The question is as old as the field of bioethics: why does ethics too often not see problems coming and is then forced to play catch-up? Note that I use the phrase “ethics too often,” implying that the difficulty lies with the discipline of ethics itself, not with those who try to understand and use it. But that’s the way I have usually heard the question asked and, if so, one might speculate that ethical issues usually capture public attention only when times are changing and in flux. Ethics is then called upon for social rehabilitation and restoring some stabilizing morality. And something like that happened with the advent of bioethics itself, invented and called upon to confront the staggering, often confusing array of new ethical issues posed by medical and biological advances.
Yet one might ask whether in fact the charge that we are always too late is true? Sometimes no, and sometimes yes. Many problems of the “new biology,” as it was often called in the 1960s and 1970s, were foreseen well in advance of their technical achievements. The possibility of genetic engineering and prenatal genetic testing, for instance, was much discussed, long before they became clinical reality. The charge was often leveled, in fact, that alarmist speculation about some imaginable downside of the new biology–and anxious talk about a coming Brave New World– would endanger valuable research and should stop. My colleague Willard Gaylin was chastised by his dean at the Columbia University College of Physicians and Surgeons for an article he wrote for The New York Times Magazine about the possibility of reproductive cloning. Such talk would hurt the school’s ability to raise grant money, he was told.

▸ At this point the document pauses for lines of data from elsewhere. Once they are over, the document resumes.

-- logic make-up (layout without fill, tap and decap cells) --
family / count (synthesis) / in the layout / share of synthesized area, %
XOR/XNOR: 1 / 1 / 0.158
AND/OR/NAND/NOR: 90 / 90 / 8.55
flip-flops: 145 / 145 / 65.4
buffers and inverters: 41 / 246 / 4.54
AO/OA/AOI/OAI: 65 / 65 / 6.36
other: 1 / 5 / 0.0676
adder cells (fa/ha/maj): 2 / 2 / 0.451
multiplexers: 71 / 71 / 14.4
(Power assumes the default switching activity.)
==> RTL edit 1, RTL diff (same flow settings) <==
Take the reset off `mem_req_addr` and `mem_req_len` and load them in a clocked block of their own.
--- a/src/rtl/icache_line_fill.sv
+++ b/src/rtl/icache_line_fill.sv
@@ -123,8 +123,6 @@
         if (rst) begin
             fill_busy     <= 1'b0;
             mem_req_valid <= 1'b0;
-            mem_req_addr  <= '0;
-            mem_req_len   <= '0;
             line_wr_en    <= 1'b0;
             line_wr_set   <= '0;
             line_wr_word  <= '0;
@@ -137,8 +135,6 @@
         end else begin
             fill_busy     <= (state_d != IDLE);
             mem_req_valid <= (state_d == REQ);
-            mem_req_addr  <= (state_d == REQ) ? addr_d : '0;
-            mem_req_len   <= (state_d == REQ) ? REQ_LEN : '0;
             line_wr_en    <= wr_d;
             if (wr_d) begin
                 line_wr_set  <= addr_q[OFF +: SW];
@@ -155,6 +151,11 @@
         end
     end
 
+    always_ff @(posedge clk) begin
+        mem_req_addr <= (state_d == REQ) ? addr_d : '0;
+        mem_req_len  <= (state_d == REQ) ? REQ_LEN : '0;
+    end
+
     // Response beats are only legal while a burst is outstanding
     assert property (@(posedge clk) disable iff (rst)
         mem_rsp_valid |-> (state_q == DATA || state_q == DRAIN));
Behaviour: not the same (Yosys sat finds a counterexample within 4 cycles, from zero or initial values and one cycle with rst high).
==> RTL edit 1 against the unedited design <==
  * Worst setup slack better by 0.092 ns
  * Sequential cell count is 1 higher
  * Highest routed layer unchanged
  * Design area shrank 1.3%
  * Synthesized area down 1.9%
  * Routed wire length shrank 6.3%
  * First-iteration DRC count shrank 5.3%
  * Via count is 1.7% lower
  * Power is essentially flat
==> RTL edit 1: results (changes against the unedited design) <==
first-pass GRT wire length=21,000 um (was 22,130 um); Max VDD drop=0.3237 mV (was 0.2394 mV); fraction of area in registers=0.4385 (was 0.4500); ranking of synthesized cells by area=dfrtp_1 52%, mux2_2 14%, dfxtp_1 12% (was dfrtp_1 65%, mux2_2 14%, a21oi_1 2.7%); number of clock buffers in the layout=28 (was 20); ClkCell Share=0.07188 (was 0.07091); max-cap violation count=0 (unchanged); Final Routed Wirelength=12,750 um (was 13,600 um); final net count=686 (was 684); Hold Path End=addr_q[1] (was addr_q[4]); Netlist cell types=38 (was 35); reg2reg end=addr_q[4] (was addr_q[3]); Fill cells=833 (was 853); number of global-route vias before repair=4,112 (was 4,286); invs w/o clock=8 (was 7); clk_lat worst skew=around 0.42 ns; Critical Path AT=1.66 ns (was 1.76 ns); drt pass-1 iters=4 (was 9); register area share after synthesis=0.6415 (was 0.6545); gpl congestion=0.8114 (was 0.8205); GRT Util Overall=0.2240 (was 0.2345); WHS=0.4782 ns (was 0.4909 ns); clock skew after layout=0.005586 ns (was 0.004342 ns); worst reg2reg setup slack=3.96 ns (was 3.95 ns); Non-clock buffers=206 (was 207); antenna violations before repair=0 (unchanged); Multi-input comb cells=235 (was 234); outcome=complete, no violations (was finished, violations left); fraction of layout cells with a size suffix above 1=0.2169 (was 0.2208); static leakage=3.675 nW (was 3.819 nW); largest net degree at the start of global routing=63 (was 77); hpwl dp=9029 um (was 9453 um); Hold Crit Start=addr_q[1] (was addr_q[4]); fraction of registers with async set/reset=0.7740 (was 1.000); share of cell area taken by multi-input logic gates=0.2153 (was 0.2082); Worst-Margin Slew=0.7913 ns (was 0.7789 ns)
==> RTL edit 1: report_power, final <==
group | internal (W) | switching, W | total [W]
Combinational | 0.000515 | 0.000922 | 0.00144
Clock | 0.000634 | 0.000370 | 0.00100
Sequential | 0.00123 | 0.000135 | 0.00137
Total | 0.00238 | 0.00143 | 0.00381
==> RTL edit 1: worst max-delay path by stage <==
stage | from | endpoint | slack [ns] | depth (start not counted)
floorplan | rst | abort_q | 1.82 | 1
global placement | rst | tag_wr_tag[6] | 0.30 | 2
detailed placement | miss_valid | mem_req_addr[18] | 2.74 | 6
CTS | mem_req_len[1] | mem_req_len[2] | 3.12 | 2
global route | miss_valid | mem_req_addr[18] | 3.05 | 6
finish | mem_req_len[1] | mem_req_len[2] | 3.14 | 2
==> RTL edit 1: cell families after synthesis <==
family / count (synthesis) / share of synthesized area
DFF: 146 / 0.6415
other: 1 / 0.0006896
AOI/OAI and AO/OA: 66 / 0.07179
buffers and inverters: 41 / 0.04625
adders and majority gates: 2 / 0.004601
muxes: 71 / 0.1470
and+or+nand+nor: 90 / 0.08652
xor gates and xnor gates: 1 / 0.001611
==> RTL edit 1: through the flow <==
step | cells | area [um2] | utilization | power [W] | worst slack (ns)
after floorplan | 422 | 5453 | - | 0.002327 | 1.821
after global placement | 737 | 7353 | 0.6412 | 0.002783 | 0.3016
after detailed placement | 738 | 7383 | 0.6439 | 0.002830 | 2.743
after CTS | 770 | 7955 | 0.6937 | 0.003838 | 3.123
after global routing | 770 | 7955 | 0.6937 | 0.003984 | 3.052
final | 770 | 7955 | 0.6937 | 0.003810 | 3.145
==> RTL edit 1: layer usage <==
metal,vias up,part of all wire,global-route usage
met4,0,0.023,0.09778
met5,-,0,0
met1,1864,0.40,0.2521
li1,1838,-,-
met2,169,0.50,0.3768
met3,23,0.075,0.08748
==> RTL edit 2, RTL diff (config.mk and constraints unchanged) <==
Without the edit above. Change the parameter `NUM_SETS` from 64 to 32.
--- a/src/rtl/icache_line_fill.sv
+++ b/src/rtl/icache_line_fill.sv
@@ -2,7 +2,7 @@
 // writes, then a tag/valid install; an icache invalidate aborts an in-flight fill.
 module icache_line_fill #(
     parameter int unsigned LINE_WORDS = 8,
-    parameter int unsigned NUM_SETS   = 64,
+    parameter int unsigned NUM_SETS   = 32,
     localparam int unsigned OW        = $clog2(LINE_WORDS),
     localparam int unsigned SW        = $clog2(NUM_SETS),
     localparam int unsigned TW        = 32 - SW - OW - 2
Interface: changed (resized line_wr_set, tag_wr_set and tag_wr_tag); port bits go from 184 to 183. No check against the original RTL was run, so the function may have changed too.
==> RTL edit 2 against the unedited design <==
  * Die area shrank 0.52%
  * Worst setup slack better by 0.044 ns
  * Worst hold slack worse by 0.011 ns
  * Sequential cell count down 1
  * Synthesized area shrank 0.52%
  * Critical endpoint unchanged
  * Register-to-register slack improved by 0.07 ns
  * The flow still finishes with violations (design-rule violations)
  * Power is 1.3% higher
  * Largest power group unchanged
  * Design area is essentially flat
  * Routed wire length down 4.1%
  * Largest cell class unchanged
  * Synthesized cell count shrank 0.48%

Then there was the case of recombinant DNA research in the mid-1970’s. Some bioethicists and scientists saw potential dangers, broadcast their possibility, and helped establish a short (and voluntary) moratorium on the research. No hazards ever emerged and some scientists, later led by James D. Watson, argued that it was a fatal mistake for scientists to make their worries public. What they will get is an uninformed, irrational public.

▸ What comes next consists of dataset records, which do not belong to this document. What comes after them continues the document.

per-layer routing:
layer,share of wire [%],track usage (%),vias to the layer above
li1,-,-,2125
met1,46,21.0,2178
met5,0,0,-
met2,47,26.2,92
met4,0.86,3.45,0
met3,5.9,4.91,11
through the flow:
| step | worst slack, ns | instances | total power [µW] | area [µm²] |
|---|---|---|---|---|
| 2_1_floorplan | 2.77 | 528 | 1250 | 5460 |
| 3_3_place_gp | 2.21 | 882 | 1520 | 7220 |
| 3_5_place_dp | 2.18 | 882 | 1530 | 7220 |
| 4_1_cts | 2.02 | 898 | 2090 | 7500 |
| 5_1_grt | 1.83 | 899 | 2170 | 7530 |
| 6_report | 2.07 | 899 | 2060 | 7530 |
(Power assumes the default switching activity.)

Yet there are other examples of public worries about biological developments that led scientists to carry out their research in secret to avoid public and legislative scrutiny. The death last year of Lesley Brown, mother of the first IVF child, born on July 25, 1978, was a reminder of that tactic. The researchers, Patrick Steptoe and Robert Edwards, had begun their research in the 1960s and immediately came under attack on scientific and ethical grounds. They decided simply to avoid that fuss by going underground, neither talking about nor publishing on their work. The world learned nothing about the failures they may have encountered along the way, nor did it care about them in the wake of the success of the procedure, now commonplace.

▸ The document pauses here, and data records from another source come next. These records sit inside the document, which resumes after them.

## config.mk

```make
export PLATFORM = sky130hd
export DESIGN_NAME = alu_seq
export DESIGN_NICKNAME = d
export VERILOG_FILES = /design/src/rtl/alu_seq_pkg.sv /design/src/rtl/alu_popcnt.sv /design/src/rtl/alu_seq.sv
export SDC_FILE = /design/constraint.sdc
export NUM_CORES = 1
export LEC_CHECK = 0
export ABC_AREA = 1
export BUFFER_PORTS_ARGS = -buffer_cell sky130_fd_sc_hd__buf_2
export CAP_MARGIN = 10
export CORE_ASPECT_RATIO = 0.5
export CORE_MARGIN = 1
export CORE_UTILIZATION = 50
export CTS_CLUSTER_DIAMETER = 100
export DETAILED_ROUTE_END_ITERATION = 10
export GPL_TIMING_DRIVEN = 0
export PLACE_DENSITY_LB_ADDON = 0.15
export SETUP_SLACK_MARGIN = 0.3
export SYNTH_ARGS = -nofsm -noshare
export SYNTH_HDL_FRONTEND = slang
export SYNTH_HIERARCHICAL = 1
export SYNTH_SLANG_ARGS = --single-unit
```

## constraint.sdc

```tcl
create_clock -name clk -period 1.65 [get_ports clk]
set_input_delay 0.33 -clock clk [delete_from_list [all_inputs] [get_ports clk]]
set_output_delay 0.33 -clock clk [all_outputs]
set_load 0.05 [all_outputs]
```

## src/rtl/alu_seq_pkg.sv

```systemverilog
// Shared types and constants for the sequential ALU (alu_seq) and its popcount helper.
package alu_seq_pkg;

    localparam int DEF_W = 8;

    typedef enum logic [3:0] {
        OP_LOAD    = 4'd0,
        OP_STORE   = 4'd1,
        OP_XOR     = 4'd2,
        OP_COUNT1S = 4'd3,
        OP_ADD     = 4'd4,
        OP_MOV1    = 4'd5,
        OP_MOV2    = 4'd6,
        OP_CLRC    = 4'd7,
        OP_JLT     = 4'd8,
        OP_JLE     = 4'd9,
        OP_JGE     = 4'd10
    } alu_op_t;

    typedef enum logic [1:0] {
        IDLE = 2'd0,
        BUSY = 2'd1,
        DONE = 2'd2
    } alu_state_t;

    // COUNT1s is the only opcode that takes more than one cycle.
    function automatic logic is_iterative(input alu_op_t op);
        return (op == OP_COUNT1S);
    endfunction

endpackage

```

## src/rtl/alu_popcnt.sv

```systemverilog
// Iterative popcount: consumes CNT_STEP bits per cycle, W/CNT_STEP cycles after i_start.
// o_last/o_sum are combinational so the caller can register the final sum on the last step.
module alu_popcnt #(
    parameter int W        = 8,
    parameter int CNT_STEP = 1
) (
    input  logic         clk,
    input  logic         rst_n,
    input  logic         i_start,
    input  logic [W-1:0] i_data,
    output logic         o_last,
    output logic [W-1:0] o_sum
);

    localparam int STEPS = W / CNT_STEP;
    localparam int SW    = (STEPS > 1) ? $clog2(STEPS) : 1;

    if ((W % CNT_STEP) != 0) begin : g_bad_step
        $error("alu_popcnt: CNT_STEP (%0d) must divide W (%0d)", CNT_STEP, W);
    end

    logic          r_busy;
    logic [W-1:0]  r_data;
    logic [W-1:0]  r_count;
    logic [SW-1:0] r_step;
    logic [W-1:0]  w_chunk;

    // Ones in the low CNT_STEP bits of the working shift register.
    always_comb begin
        w_chunk = '0;
        for (int i = 0; i < CNT_STEP; i++) begin
            w_chunk = w_chunk + W'(r_data[i]);
        end
    end

    assign o_sum  = r_count + w_chunk;
    assign o_last = r_busy && (r_step == SW'(STEPS - 1));

    // Shift-and-add iteration; a reset discards any count in progress.
    always_ff @(posedge clk or negedge rst_n) begin
        if (!rst_n) begin
            r_busy  <= 1'b0;
            r_data  <= '0;
            r_count <= '0;
            r_step  <= '0;
        end else if (i_start) begin
            r_busy  <= 1'b1;
            r_data  <= i_data;
            r_count <= '0;
            r_step  <= '0;
        end else if (r_busy) begin
            r_data  <= r_data >> CNT_STEP;
            r_count <= o_sum;
            r_step  <= r_step + SW'(1);
            if (o_last) begin
                r_busy <= 1'b0;
            end
        end
    end

endmodule

```

## src/rtl/alu_seq.sv

```systemverilog
// Clocked ALU with valid/ready command and result handshakes, sticky carry and iterative COUNT1s.
// Optional macro ALU_FLAGS_EN adds registered zero/parity flag outputs.
module alu_seq
    import alu_seq_pkg::*;
#(
    parameter int W        = DEF_W,
    parameter int CNT_STEP = 1,
    parameter int CMD_W    = 4
) (
    input  logic             clk,
    input  logic             rst_n,
    input  logic             in_valid,
    output logic             in_ready,
    input  logic [CMD_W-1:0] alu_cmd,
    input  logic [W-1:0]     in_a,
    input  logic [W-1:0]     in_b,
    input  logic [W-1:0]     acc,
    output logic             out_valid,
    input  logic             out_ready,
    output logic [W-1:0]     rslt,
    output logic [W-1:0]     store,
    output logic             je,
    output logic             sc_o
`ifdef ALU_FLAGS_EN
    ,
    output logic             zero,
    output logic             pari
`endif
);

    if (CMD_W < 4) begin : g_bad_cmd_w
        $error("alu_seq: CMD_W (%0d) must be at least 4", CMD_W);
    end

    alu_state_t r_state, w_state_nxt;
    logic [W-1:0] r_rslt, r_store, w_rslt_nxt, w_store_nxt;
    logic         r_je, r_carry, w_je_nxt, w_carry_nxt;

    logic         w_in_ready, w_accept, w_start, w_hi_zero;
    alu_op_t      w_op;
    logic [W:0]   w_add;
    logic [W-1:0] w_op_rslt, w_op_store;
    logic         w_op_je, w_op_carry;
    logic         w_pc_last;
    logic [W-1:0] w_pc_sum;

    // Opcode bits above the defined range make the command a reserved no-op.
    if (CMD_W > 4) begin : g_cmd_hi
        assign w_hi_zero = ~|alu_cmd[CMD_W-1:4];
    end else begin : g_cmd_exact
        assign w_hi_zero = 1'b1;
    end

    assign w_op       = alu_op_t'(alu_cmd[3:0]);
    assign w_in_ready = (r_state == IDLE) || ((r_state == DONE) && out_ready);
    assign w_accept   = in_valid && w_in_ready;
    assign w_start    = w_accept && w_hi_zero && is_iterative(w_op);
    assign w_add      = {1'b0, in_a} + {1'b0, acc} + (W+1)'(r_carry);

    // Single-cycle opcode results, evaluated on the live operands at the accept edge.
    always_comb begin
        w_op_rslt  = '0;
        w_op_store = '0;
        w_op_je    = 1'b0;
        w_op_carry = r_carry;
        if (w_hi_zero) begin
            case (w_op)
                OP_LOAD:    w_op_rslt = acc;
                OP_STORE: begin
                    w_op_rslt  = acc;
                    w_op_store = in_a;
                end
                OP_XOR:     w_op_rslt = in_a ^ acc;
                OP_COUNT1S: w_op_rslt = '0;
                OP_ADD:     {w_op_carry, w_op_rslt} = w_add;
                OP_MOV1:    w_op_rslt = in_a;
                OP_MOV2:    w_op_rslt = acc;
                OP_CLRC:    w_op_carry = 1'b0;
                OP_JLT:     w_op_je = (in_a < in_b);
                OP_JLE:     w_op_je = (in_a <= in_b);
                OP_JGE:     w_op_je = (in_a >= in_b);
                default:    w_op_rslt = '0;
            endcase
        end else begin
            w_op_rslt = '0;
        end
    end

    alu_popcnt #(
        .W        (W),
        .CNT_STEP (CNT_STEP)
    ) u_popcnt (
        .clk     (clk),
        .rst_n   (rst_n),
        .i_start (w_start),
        .i_data  (in_a),
        .o_last  (w_pc_last),
        .o_sum   (w_pc_sum)
    );

    // Control sequencing; outputs hold their values unless a new result lands.
    always_comb begin
        w_state_nxt = r_state;
        w_rslt_nxt  = r_rslt;
        w_store_nxt = r_store;
        w_je_nxt    = r_je;
        w_carry_nxt = r_carry;
        if (w_accept) begin
            w_carry_nxt = w_op_carry;
            if (w_start) begin
                w_state_nxt = BUSY;
            end else begin
                w_state_nxt = DONE;
                w_rslt_nxt  = w_op_rslt;
                w_store_nxt = w_op_store;
                w_je_nxt    = w_op_je;
            end
        end else if ((r_state == BUSY) && w_pc_last) begin
            w_state_nxt = DONE;
            w_rslt_nxt  = w_pc_sum;
            w_store_nxt = '0;
            w_je_nxt    = 1'b0;
        end else if ((r_state == DONE) && out_ready) begin
            w_state_nxt = IDLE;
        end else begin
            w_state_nxt = r_state;
        end
    end

    // State, carry and result registers.
    always_ff @(posedge clk or negedge rst_n) begin
        if (!rst_n) begin
            r_state <= IDLE;
            r_rslt  <= '0;
            r_store <= '0;
            r_je    <= 1'b0;
            r_carry <= 1'b0;
        end else begin
            r_state <= w_state_nxt;
            r_rslt  <= w_rslt_nxt;
            r_store <= w_store_nxt;
            r_je    <= w_je_nxt;
            r_carry <= w_carry_nxt;
        end
    end

    assign in_ready  = w_in_ready;
    assign out_valid = (r_state == DONE);
    assign rslt      = r_rslt;
    assign store     = r_store;
    assign je        = r_je;
    assign sc_o      = r_carry;

`ifdef ALU_FLAGS_EN
    logic r_zero, r_pari, w_rslt_ld;

    function automatic logic f_parity(input logic [W-1:0] v);
        return ^v;
    endfunction

    assign w_rslt_ld = (w_accept && !w_start) || ((r_state == BUSY) && w_pc_last);

    // Flags are captured together with the result they describe.
    always_ff @(posedge clk or negedge rst_n) begin
        if (!rst_n) begin
            r_zero <= 1'b0;
            r_pari <= 1'b0;
        end else if (w_rslt_ld) begin
            r_zero <= (w_rslt_nxt == '0);
            r_pari <= f_parity(w_rslt_nxt);
        end
    end

    assign zero = r_zero;
    assign pari = r_pari;
`endif

endmodule
```

==> impl_metrics.prom, run 1 <==
# TYPE chip_impl_metric gauge
chip_impl_info{name="most-common-layout-cells",value="sky130_fd_sc_hd__nand2_1, sky130_fd_sc_hd__buf_2, sky130_fd_sc_hd__dfrtp_1, sky130_fd_sc_hd__inv_1"} 1
chip_impl_metric{name="critical_path.max_stage_delay",unit="ns"} 0.41
chip_impl_metric{name="fin_crit_sh",unit="%"} 111.8
chip_impl_metric{name="detailedRoute.firstIterationViolations",unit=""} 148
chip_impl_metric{name="seqPwrFrac",unit="%"} 39.1
chip_impl_info{name="timing.critical_path.to_type",value="register"} 1
chip_impl_metric{name="cts_buffer_depth",unit=""} 2
chip_impl_metric{name="preCtsSetupSlack",unit="ns"} -0.3012
chip_impl_metric{name="drc_errors",unit=""} 0
chip_impl_info{name="top_delay_family_on_crit_path",value="simple AND/OR/NAND/NOR gates"} 1
chip_impl_metric{name="ys_ff_latch",unit=""} 40
chip_impl_info{name="holdCritPathClass",value="in2async"} 1
chip_impl_metric{name="ios",unit=""} 52
chip_impl_metric{name="nets",unit=""} 510
chip_impl_metric{name="areaGrowthSynthToFinish",unit="%"} 39.51
chip_impl_metric{name="ys_async_sr_fraction",unit="%"} 100.0
chip_impl_metric{name="detail_route.first_pass.iterations",unit=""} 4
chip_impl_metric{name="synth_compound_gate_area_share",unit="%"} 12.70
chip_impl_metric{name="finClkSkew",unit="ns"} 0.003949
chip_impl_metric{name="cts_made_buffers",unit=""} 5
chip_impl_metric{name="min_tclk_post_route",unit="ns"} 1.844
chip_impl_metric{name="grt_max_degree",unit=""} 41
chip_impl_info{name="failed_checks",value="negative setup slack"} 1
chip_impl_metric{name="cp.arrival",unit="ns"} 2.06
chip_impl_metric{name="number_of_global_route_vias_before_repair",unit=""} 2618
chip_impl_metric{name="synth-seq-area-share",unit="%"} 34.32
chip_impl_metric{name="h-tree-depth",unit=""} 2
chip_impl_metric{name="core_area",unit="um2"} 5539
chip_impl_metric{name="p_leak",unit="uW"} 0.002085
chip_impl_metric{name="synth_edf_count",unit=""} 0
chip_impl_metric{name="effective_utilization_at_floorplan",unit="%"} 52.65
chip_impl_metric{name="relSlewSlack",unit="%"} 40.65
chip_impl_metric{name="ir_worst_vdd",unit="V"} 0.0004644
chip_impl_metric{name="tightest_slew",unit="ns"} 0.8902
chip_impl_metric{name="ys_warn_count",unit=""} 6
chip_impl_metric{name="hold_viol_final",unit=""} 0
chip_impl_metric{name="insertedDiodeCount",unit=""} 0
chip_impl_metric{name="syn-cell-area",unit="um2"} 2917
chip_impl_metric{name="wirelength",unit="mm"} 8.465
chip_impl_metric{name="synth.mux.area_fraction",unit="%"} 0
chip_impl_metric{name="hold_fix_buffer_count_after_cts",unit=""} 0
chip_impl_metric{name="grt_first_pass_wirelength",unit="mm"} 12.61
chip_impl_metric{name="worst_skew_pair.late_latency",unit="ns"} 0.28
chip_impl_metric{name="drt.antenna.violating_nets",unit=""} 0
chip_impl_metric{name="cts.clk_slew.worst_paths",unit="ns"} 0.06
chip_impl_metric{name="synthesis.instances",unit=""} 377
chip_impl_metric{name="cp_max_fo",unit=""} 4
chip_impl_metric{name="port_buffers",unit=""} 51
chip_impl_metric{name="switching_power",unit="uW"} 784.0
chip_impl_metric{name="setup_viol",unit=""} 8
chip_impl_metric{name="cell_internal_power_dissipation",unit="uW"} 1968
chip_impl_metric{name="groute.usage.overall",unit="%"} 27.27
chip_impl_info{name="timing.critical_path.cells",value="fa_2 > buf_4 > buf_4 > nand2_2 > nand2_2 > nand3b_1 > nand2_1 > nand2_1 > nand3_1 > nand2_1 > nand2_1 > a21oi_2"} 1
chip_impl_metric{name="critical_path_buf_inv_count",unit=""} 2
chip_impl_metric{name="post-route-util",unit="%"} 73.46
chip_impl_metric{name="clkPwrFrac",unit="%"} 40.3
chip_impl_info{name="final_common_cell",value="sky130_fd_sc_hd__nand2_1"} 1
chip_impl_metric{name="routabilityCongestion",unit=""} 0.9021
chip_impl_info{name="critical-path-top-cell-by-count",value="sky130_fd_sc_hd__nand2_1"} 1
chip_impl_metric{name="vias",unit=""} 2827
chip_impl_metric{name="grt_overflow",unit=""} 0
chip_impl_metric{name="maxSlewViolCount",unit=""} 0
chip_impl_metric{name="chipWidth",unit="um"} 110.0
chip_impl_info{name="postSynth.topFlopCell",value="sky130_fd_sc_hd__dfrtp_1"} 1
chip_impl_info{name="kind_of_start_point_of_the_critical_path",value="register"} 1
chip_impl_metric{name="fmax",unit="MHz"} 542.2
chip_impl_metric{name="wire_per_inst",unit="um"} 15.97
chip_impl_metric{name="clock_sinks",unit=""} 40
chip_impl_metric{name="syn_area_per_cell",unit="um2"} 7.736
chip_impl_info{name="classification_of_the_worst_setup_path",value="reg2reg"} 1
chip_impl_metric{name="synthDistinctLibCells",unit=""} 38
chip_impl_info{name="status",value="finished with violations"} 1
chip_impl_metric{name="die_h",unit="um"} 56.01
chip_impl_metric{name="netSwitchingFraction",unit="%"} 28.49
chip_impl_metric{name="comb_power_share",unit="%"} 20.6
chip_impl_metric{name="multi_input_area",unit="um2"} 1998
chip_impl_metric{name="number_of_max_cap_violations",unit=""} 0
chip_impl_metric{name="fillers",unit=""} 401
chip_impl_info{name="critical_path.slowest_cell",value="sky130_fd_sc_hd__dfrtp_2"} 1
chip_impl_metric{name="row_count",unit=""} 19
chip_impl_metric{name="layout-drive-gt1-share",unit="%"} 43.98
chip_impl_metric{name="worstPathRequired",unit="ns"} 1.86
chip_impl_info{name="grt_setup_unrepaired",value="yes"} 1
chip_impl_info{name="synth_top_family_by_area",value="simple AND/OR/NAND/NOR gates"} 1
chip_impl_metric{name="synth_xor_area_share",unit="%"} 1.158
chip_impl_info{name="cts_tree",value="yes"} 1
chip_impl_metric{name="half_perimeter_wire_length_after_detailed_placement",unit="mm"} 5.532
chip_impl_info{name="root_buffer",value="sky130_fd_sc_hd__clkbuf_16"} 1
chip_impl_metric{name="floorplan.die_area",unit="um2"} 6161
chip_impl_metric{name="yosys.area_share.adder",unit="%"} 9.953
chip_impl_metric{name="power_per_cell_area",unit="nW/um2"} 676.3
chip_impl_metric{name="synthesis.nets",unit=""} 431
chip_impl_metric{name="antenna_found_initial",unit=""} 0
chip_impl_metric{name="viasPerCell",unit=""} 5.334
chip_impl_metric{name="regArea",unit="um2"} 1003
chip_impl_metric{name="yosys.area_share.simple",unit="%"} 33.20
chip_impl_metric{name="post_layout_worst_setup_margin",unit="ns"} -0.1944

In that vein, I am reminded of a comment by Robert Oppenheimer in the aftermath of the development of the atom bomb: “When you see something that is technically sweet, you go ahead and do it, and you argue about it only after you had your technical success. That is the way it was with the atom bomb.” Of course there have been ethical arguments ever after about whether the development of the bomb was ethical and now, interestingly, there have recently been some relatively low-key contentions that second thoughts may be in order on IVF, with clear harms to some mothers and their children from the procedure. But just as arguments against nuclear weapons have not much changed the course of human history, it is equally unlikely that faith in the value of IVF will soon be diminished.
Ethical catch up, it turns out, does not do much good when some research meets with public approval, ethical warts and all. And anxious ethical foresight is not necessarily any more effective when it leads savvy researchers to keep to themselves, even when worried, their own failures and misgivings, hoping to be saved in the end by the kind of home-run success of the nuclear scientists working on the Manhattan project and Edwards and Steptoe making IVF possible.
If correct, that perception may not be altogether helpful for us in ethics. We can do some clean- up work, but we are at the mercy of the consciences of the researchers. We can only hope that, if real dangers turn up–for instance, with synthetic biology research–the scientists will be the first to tell us, and maybe invoke just the kinds of public worries their colleagues will not want. That will take some courage as well as some willingness to entertain the possibility–despite the “sweetness” of the research—that all might not turn out well. As with most other spheres of life, it is positive, upbeat thinking that is welcomed and gets the grants. The Grinch who steals science is no more favored than the one that tried to steal Christmas.
Daniel Callahan, cofounder and President Emeritus of The Hastings Center, is the author most recently of a memoir, In Search of the Good: A Life in Bioethics, and The Roots of Bioethics: Health, Progress, Technology, Death.